Return the data below in full, exactly as it stands.
= Beginning of Section =
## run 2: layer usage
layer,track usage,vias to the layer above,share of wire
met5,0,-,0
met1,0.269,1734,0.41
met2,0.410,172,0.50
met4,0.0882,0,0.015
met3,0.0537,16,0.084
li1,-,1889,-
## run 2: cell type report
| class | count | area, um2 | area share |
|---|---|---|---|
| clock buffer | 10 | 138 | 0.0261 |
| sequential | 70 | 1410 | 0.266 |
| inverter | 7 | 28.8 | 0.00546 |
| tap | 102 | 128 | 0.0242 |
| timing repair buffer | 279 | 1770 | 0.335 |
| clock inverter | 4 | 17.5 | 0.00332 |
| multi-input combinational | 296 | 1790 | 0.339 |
= End of Section =
Solution to this exercise →
## run 2: layer usage
layer,track usage,vias to the layer above,share of wire
met5,0,-,0
met1,0.269,1734,0.41
met2,0.410,172,0.50
met4,0.0882,0,0.015
met3,0.0537,16,0.084
li1,-,1889,-
## run 2: cell type report
| class | count | area, um2 | area share |
|---|---|---|---|
| clock buffer | 10 | 138 | 0.0261 |
| sequential | 70 | 1410 | 0.266 |
| inverter | 7 | 28.8 | 0.00546 |
| tap | 102 | 128 | 0.0242 |
| timing repair buffer | 279 | 1770 | 0.335 |
| clock inverter | 4 | 17.5 | 0.00332 |
| multi-input combinational | 296 | 1790 | 0.339 |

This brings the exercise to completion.